Efforts nationaux pour la protection  de la couche d’ozone

La Tunisie fut parmi les premiers pays à adhérer  à la Convention de Vienne et au  Protocole de Montréal. Une unité de protection  de la couche d’ozone a été mise en place  au sein de l’Agence Nationale de Protection  de l’Environnement pour assurer le suivi des  résolutions issues des réunions des parties  signataires du Protocole de Montréal et des  décisions de la commission exécutive. Elle est  également chargée du suivi des projets d’investissement  visant à limiter l’utilisation de  produits qui dégradent la couche d’ozone.  Cette unité travaille en étroite collaboration  avec les entreprises tunisiennes et les agences  chargées du contrôle de l’importation des  équipements et des produits qui portent  atteinte à l’ozone etc..

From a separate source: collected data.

[src/rtl/bit_serializer_pkg.sv]
// bit_serializer_pkg: FSM state encoding shared by the serializer and its users.
package bit_serializer_pkg;
  typedef enum logic [1:0] {IDLE, SHIFT, PARITY, GAP} ser_state_t;
  localparam ser_state_t ST_RESET = IDLE;
endpackage
<file path="config.mk">
export PLATFORM = sky130hd
export DESIGN_NAME = reg_file_mp
export DESIGN_NICKNAME = d
export VERILOG_FILES = /design/src/rtl/reg_file_mp.sv
export SDC_FILE = /design/constraint.sdc
export NUM_CORES = 2
export LEC_CHECK = 0
export CORE_ASPECT_RATIO = 0.9
export CORE_MARGIN = 3
export CORE_UTILIZATION = 25
export DETAILED_ROUTE_END_ITERATION = 8
export PLACE_DENSITY = 0.36
export SETUP_SLACK_MARGIN = 0.3
export SLEW_MARGIN = 15
export SYNTH_ARGS = -nofsm -noshare
export SYNTH_HDL_FRONTEND = slang
export SYNTH_SLANG_ARGS = --single-unit
</file>
<file path="constraint.sdc">
create_clock -name clk_i -period 4.03 [get_ports clk_i]
set_input_delay 0.806 -clock clk_i [delete_from_list [all_inputs] [get_ports clk_i]]
set_output_delay 0.806 -clock clk_i [all_outputs]
set_load 0.01 [all_outputs]
</file>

Un inventaire a été effectué en vue d’identifier  les entreprises industrielles et les secteurs utilisant  ces produits. Il s’agit notamment des  secteurs du froid, de la climatisation, de la  fabrication de mousses, des aérosols, des instruments  d’extinction des incendies et du jardinage.

La Tunisie a entrepris, en collaboration avec les  agences d’exécution (la Banque Mondiale et  l’Organisation des Nations Unies pour le  Développement Industriel) la réalisation de 41 projets  couvrant plusieurs secteurs. Ces projets  permettront la destruction de 974 tonnes de  produits dangereux pour la couche d’ozone.